2006 Philadelphia Annual Meeting (22–25 October 2006)

Paper No. 8
Presentation Time: 8:00 AM-12:00 PM

HIGH-FREQUENCY SHIFTS IN ATMOSPHERIC CIRCULATION OF WESTERN TROPICAL PANGAEA BASED ON DETRITAL ZIRCON GEOCHRONOLOGY AND WHOLE-ROCK GEOCHEMISTRY


SOREGHAN, Michael J.1, SOREGHAN, Gerilyn S.1 and HAMILTON, Michael A.2, (1)Geology & Geophysics, University of Oklahoma, 100 East Boyd Street, Norman, OK 73019, (2)Geology, Univ of Toronto, Toronto, ON M5S 3B1, msoreg@ou.edu

Detrital zircon geochronology of eolian deposits can provide information regarding regional atmospheric circulation.
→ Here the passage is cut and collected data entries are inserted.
## config.mk

```make
export PLATFORM = sky130hd
export DESIGN_NAME = rpe_cordic_stage
export DESIGN_NICKNAME = d
export VERILOG_FILES = /design/src/rpe_pkg.sv /design/src/rpe_cordic_stage.sv
export SDC_FILE = /design/constraint.sdc
export NUM_CORES = 1
export LEC_CHECK = 0
export BUFFER_PORTS_ARGS = -buffer_cell sky130_fd_sc_hd__buf_2
export CORE_UTILIZATION = 45
export DETAILED_ROUTE_END_ITERATION = 8
export GPL_ROUTABILITY_DRIVEN = 0
export PLACE_DENSITY = 0.78
export SLEW_MARGIN = 10
export SYNTH_ARGS = -nofsm -noshare
export SYNTH_HDL_FRONTEND = slang
export SYNTH_SLANG_ARGS = --single-unit
```

## constraint.sdc

```tcl
create_clock -name aclk -period 7 [get_ports aclk]
set_input_delay 0.35 -clock aclk [delete_from_list [all_inputs] [get_ports aclk]]
set_output_delay 0.35 -clock aclk [all_outputs]
set_load 0.01 [all_outputs]
```

## src/rpe_pkg.sv

```systemverilog
// Shared constants, types and the arctangent table for the rotary pair embedding datapath.
`default_nettype none
package rpe_pkg;

    localparam int ANGLE_WIDTH    = 32;
    localparam int PHASE_WIDTH    = 32;
    localparam int PRODUCT_WIDTH  = 64;
    localparam int PHASE_LSB      = 30;
    localparam int GUARD          = 16;
    localparam int GAIN_WIDTH     = 31;
    localparam int GAIN_SHIFT     = 31 - GUARD;
    localparam int MAX_STAGES     = 32;
    localparam int TURNS_WIDTH    = 42;
    localparam int K_SPLIT        = 21;
    localparam int PART_WIDTH     = ANGLE_WIDTH + K_SPLIT + 1;

    localparam logic [TURNS_WIDTH-1:0] TURNS_PER_RAD = 42'h28B_E60D_B939;
    localparam logic [GAIN_WIDTH-1:0]  GAIN_INV      = 31'd1304065748;
    localparam logic [PHASE_WIDTH-1:0] EIGHTH_TURN   = 32'h2000_0000;

    localparam logic [1:0] QTR_0 = 2'd0;
    localparam logic [1:0] QTR_1 = 2'd1;
    localparam logic [1:0] QTR_2 = 2'd2;
    localparam logic [1:0] QTR_3 = 2'd3;

    typedef logic [PHASE_WIDTH-1:0]        phase_t;
    typedef logic signed [PHASE_WIDTH-1:0] resid_t;
    typedef logic signed [ANGLE_WIDTH-1:0] angle_t;

    function automatic phase_t atan_turns(input logic [4:0] idx);
        phase_t r;
        case (idx)
            5'd0:    r = 32'h2000_0000;
            5'd1:    r = 32'h12E4_051D;
            5'd2:    r = 32'h09FB_385B;
            5'd3:    r = 32'h0511_11D4;
            5'd4:    r = 32'h028B_0D43;
            5'd5:    r = 32'h0145_D7E1;
            5'd6:    r = 32'h00A2_F61E;
            5'd7:    r = 32'h0051_7C55;
            5'd8:    r = 32'h0028_BE53;
            5'd9:    r = 32'h0014_5F2E;
            5'd10:   r = 32'h000A_2F98;
            5'd11:   r = 32'h0005_17CC;
            5'd12:   r = 32'h0002_8BE6;
            5'd13:   r = 32'h0001_45F3;
            5'd14:   r = 32'h0000_A2F9;
            5'd15:   r = 32'h0000_517C;
            5'd16:   r = 32'h0000_28BE;
            5'd17:   r = 32'h0000_145F;
            5'd18:   r = 32'h0000_0A2F;
            5'd19:   r = 32'h0000_0517;
            5'd20:   r = 32'h0000_028B;
            5'd21:   r = 32'h0000_0145;
            5'd22:   r = 32'h0000_00A2;
            5'd23:   r = 32'h0000_0051;
            5'd24:   r = 32'h0000_0028;
            5'd25:   r = 32'h0000_0014;
            5'd26:   r = 32'h0000_000A;
            5'd27:   r = 32'h0000_0005;
            5'd28:   r = 32'h0000_0002;
            5'd29:   r = 32'h0000_0001;
            default: r = 32'h0000_0000;
        endcase
        return r;
    endfunction

endpackage
`default_nettype wire

```

## src/rpe_cordic_stage.sv

```systemverilog
// One registered CORDIC micro-rotation step.
`default_nettype none
module rpe_cordic_stage #(
    parameter int XW          = 34,
    parameter int STAGE_INDEX = 0
) (
    input  wire logic                 aclk,
    input  wire logic                 aresetn,
    input  wire logic                 in_valid,
    output logic                      in_ready,
    input  wire logic signed [XW-1:0] x_in,
    input  wire logic signed [XW-1:0] y_in,
    input  wire rpe_pkg::resid_t      z_in,
    output logic                      out_valid,
    input  wire logic                 out_ready,
    output logic signed [XW-1:0]      x_out,
    output logic signed [XW-1:0]      y_out,
    output rpe_pkg::resid_t           z_out
);
    import rpe_pkg::*;

    logic                 valid_reg, valid_next;
    logic signed [XW-1:0] x_reg, x_next, y_reg, y_next;
    resid_t               z_reg, z_next;
    logic signed [XW-1:0] dx, dy;
    resid_t               step;

    assign in_ready   = !valid_reg || out_ready;
    assign valid_next = in_ready ? in_valid : valid_reg;

    always_ff @(posedge aclk) begin
        if (!aresetn) begin
            valid_reg <= 1'b0;
        end else begin
            valid_reg <= valid_next;
        end
    end

    always_comb begin
        dx   = y_in >>> STAGE_INDEX;
        dy   = x_in >>> STAGE_INDEX;
        step = $signed(atan_turns(5'(STAGE_INDEX)));
        if (!z_in[PHASE_WIDTH-1]) begin
            x_next = x_in - dx;
            y_next = y_in + dy;
            z_next = z_in - step;
        end else begin
            x_next = x_in + dx;
            y_next = y_in - dy;
            z_next = z_in + step;
        end
    end

    always_ff @(posedge aclk) begin
        if (in_ready && in_valid) begin
            x_reg <= x_next;
            y_reg <= y_next;
            z_reg <= z_next;
        end
    end

    assign out_valid = valid_reg;
    assign x_out     = x_reg;
    assign y_out     = y_reg;
    assign z_out     = z_reg;

endmodule
`default_nettype wire

```

==> qor.yml <==
syn_nets: 1250
area_delta_synth_final_pct: 14.7
synth_cell_types: 82
clockBufferDepth: 2
antenna_found_initial: 0
status: "completed"
worstRegToRegCells: 3
clock-root-buffer: "clkbuf_16"
nFillCells: 1884
holdCritPathClass: "input pin to flop"
grt_pass1_wl_um: 42400
cts_sinks: 100
row_count: 52
fmax_mhz: 259
setup_violations: 0
grt_max_degree: 78
finalNonFillerCells: 1488
maxCapViolCount: 0
crit_fanout: 16
cts_hold_buf: 0
drc: 0
maxSlewViolCount: 0
rrSetupSlack_ps: 4990
cpPeakStageDelay_ps: 830
io_pins: 206
grt_usage_pct: 25.3
p_per_area_mw_per_mm2: 191
hold_path_end: "z_out[16]"
synth_top_area_share_pct: 32.1
dr_total_vias: 8900
chipWidth_um: 145
synthArstFlopShare_pct: 0
wl_per_cell_um: 18.6
tightest_slew_ps: 914
tns_ps: 0
critPathMostFrequentCell: "inv_1"
avgSynthCellArea_um2: 8.87
first_iter_violations: 1172
cts_htree_levels: 3
regArea_mm2: 0.00299
finalCritPeriodShare_pct: 55.1
grt_pass1_vias: 7962
die_height_um: 145
synth_edf_count: 99
p_total_mw: 2.03
worst_hold_path.num_cells: 1
cts_tree: "built"
io_buffer_count: 205
routed_wl_um: 27700
clock_skew_ps: 5.37
hold_violations: 0
critPathKind: "input pin to flop"
core_mm2: 0.0202
postRouteAntennaNets: 0
grt-ovfl-total: 0
end_kind: "flop"
yosysTopAreaCell: "edfxtp_1"
ys.flop_type: "edfxtp_1"
post_cts_buffers: 0
crit-reg2reg-launch: "out_valid"
via_per_inst: 5.98
clk_transition_reported_paths_ps: 70
floorplan.initialDensity_pct: 45.9
ir_drop_mv: 0.0994
yosys_warnings: 0
cts_buffers: 9
start_kind: "input pin"
arrival_ps: 3960
cpMaxStageDelayCell: "a2111oi_0"
numPlacedInstances: 1472
insertedDiodeCount: 0
min_from: "z_in[16]"
seq_area_frac_synth_pct: 32.3
post-route-min-period_ps: 3860
clk_latency_ps: 350
p_leak_nw: 4.70
synth_cells: 1043
hpwlAfterDp_um: 21800
synthTopCellsByArea: "edfxtp_1 (32%), ha_1 (13%), a21oi_1 (6.1%), xnor2_1 (4.8%), inv_1 (4.3%)"
multi_input_comb_area_mm2: 0.00553
fin_nets: 1420
slew-limit-headroom_pct: 37.5
dr.pass1.iters: 9
drive_above_1_share_pct: 20.3
ys_seq_elements: 100
path_cells: "buf_2 -> inv_1 -> ha_1 -> inv_1 -> a21oi_1 -> o311ai_0 -> a2111oi_0 -> o311a_1 -> nor3_1 -> o21a_1 -> a221o_1"
post_cts_resized: 0
fp.dieArea_mm2: 0.0211
rsz0062_at_grt: "no"
rr_endpoint: "x_out[14]"
required_ps: 7100
netlist_area_mm2: 0.00926
## registers in the layout (all words and copies together) (netlist names)
signal     flops
out_valid      1
x_out         33
z_out         32
y_out         34
## cell families after synthesis
logic type      after synthesis  synth area share (%)
compound gates              348                  24.3
simple gates                260                  14.0
buf+inv                     158                  8.00
fa+ha+maj                   103                  14.2
flops                       100                  32.3
xor+xnor                     62                  5.87
mux                          12                  1.31
## per-layer routing
metal  vias to the layer above  part of all wire, %  track usage [%]
li1                       4113                    -                -
met1                      4041                   42             35.3
met2                       652                   43             38.2
met3                        94                   12             4.98
met4                         0                  3.7             10.5
met5                         -                    0                0
## per-stage QoR
stage	area, µm²	worst slack (ps)	util (%)	hold WS, ps
2_1_floorplan	9260	3680	-	449
3_3_place_gp	10300	3010	51.1	526
3_5_place_dp	10300	3010	51.1	528
4_1_cts	10600	3390	52.6	156
5_1_grt	10600	3200	52.6	155
6_report	10600	3140	52.6	173
## critical path, delay by kind of cell
family,cells,cell delay (ps)
buf+inv,3,420
fa+ha+maj,1,640
compound gates,6,2410
simple gates,1,140
## power by group
group | switching, mW | internal [mW] | total, mW | leakage (nW)
registers | 0.0218 | 0.755 | 0.776 | 0.966
logic | 0.473 | 0.274 | 0.747 | 3.59
clock network | 0.224 | 0.282 | 0.505 | 0.143
total | 0.719 | 1.31 | 2.03 | 4.70
## placed cells by master, fill, tap and decap left out, types with 6 or more instances in the layout
master / netlist / layout
a211oi_1: 16 / 16
ha_1: 99 / 99
a211o_1: 9 / 9
a21o_1: 11 / 11
o31ai_1: 12 / 12
o21a_1: 13 / 13
and3_1: 10 / 10
nor2_1: 88 / 88
xnor2_1: 51 / 51
buf_2: 7 / 205
edfxtp_1: 99 / 99
or3_1: 7 / 7
nor4_1: 6 / 6
nand4_1: 15 / 15
nand3_1: 14 / 14
a31oi_1: 9 / 9
o211ai_1: 15 / 15
nand2b_1: 15 / 15
a21oi_1: 113 / 113
nor2b_1: 15 / 15
clkbuf_16: 0 / 9
xor2_1: 11 / 11
nor3_1: 20 / 20
o21bai_1: 13 / 13
nand2_1: 45 / 45
o21ai_0: 75 / 75
mux2i_1: 11 / 11
inv_1: 107 / 107
## area by class of cell
type | count | share of cell area, %
timing repair buffer | 208 | 9.88
inverter | 109 | 3.85
multi-input combinational | 785 | 52.1
tap | 270 | 3.18
sequential | 100 | 28.2
clock inverter | 6 | 0.684
clock buffer | 10 | 2.16
## how the worst max path moves through the flow
stage / cells past startpoint / start / end
after floorplan: 2 / out_ready / x_out[10]
after global placement: 11 / x_in[23] / y_out[32]
after detailed placement: 11 / x_in[23] / y_out[32]
after CTS: 11 / x_in[23] / y_out[32]
after global routing: 11 / x_in[23] / y_out[32]
final: 11 / x_in[23] / y_out[32]
## cells in the mapped netlist, types with 10 or more instances
cell type / count
a211oi_1: 16
a21o_1: 11
a21oi_1: 113
and3_1: 10
clkbuf_1: 22
clkbuf_8: 12
edfxtp_1: 99
ha_1: 99
inv_1: 107
mux2i_1: 11
nand2_1: 45
nand2b_1: 15
nand3_1: 14
nand4_1: 15
nor2_1: 88
nor2b_1: 15
nor3_1: 20
o211ai_1: 15
o21a_1: 13
o21ai_0: 75
o21bai_1: 13
o31ai_1: 12
xnor2_1: 51
xor2_1: 11
Note: power is estimated with default switching activity, not from simulation.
Within the lower Permian Abo-Tubb interval of northeastern New Mexico, loessite deposits are interbedded with minor fluvial deposits and intercalated with pedogenic horizons. Combined U-Pb geochronology, sedimentology, and whole-rock geochemistry of a single loessite-paleosol couplet buttressed with additional geochronological data record high-frequency shifts in atmospheric circulation within tropical western Pangaea. Trends in whole-rock geochemistry and magnetic susceptibility from loessite to paleosol are consistent with a relative increase in humidity that accompanied the inferred transition from glacial to interglacial states. Furthermore, distinct differences in age spectra of detrital zircons between loessite and paleosol document a significant shift in provenance and hence wind directions. The loessite exhibits a strong age mode between 1800-1600 Ma (Yavapai-Mazatzal terrane) and a significant fraction of very young zircons (near 300 Ma) both of which reflect westerly sources. The paleosol contains smaller and fewer zircons with ages of 1800-1600 Ma, and no very young zircons, but contains a large number of grains between 370-440 Ma and a large number of Grenville-age grains (1300-1000 Ma) reflecting easterly or southeasterly sources. A second sample set of paleosol and loessite, not of the same couplet, show identical detrital zircon age spectra. Given that the Abo-Tubb interval consists of over 120 m of these meter-scale couplets, it appears that regional atmospheric circulation patterns changed at a high frequency; with strong westerly winds blowing during loess deposition switching to weaker (south) easterly winds during pedogenesis. These changes in atmospheric circulation, in turn, appear to track independently derived changes in rainfall patterns. We interpret these consistent and repetitive shifts in atmospheric circulation to reflect glacial-interglacial changes in the intensity of northern-hemisphere-summer monsoonal circulation of western Pangaea between the time of loess deposition (glacial), and pedogenesis (interglacial).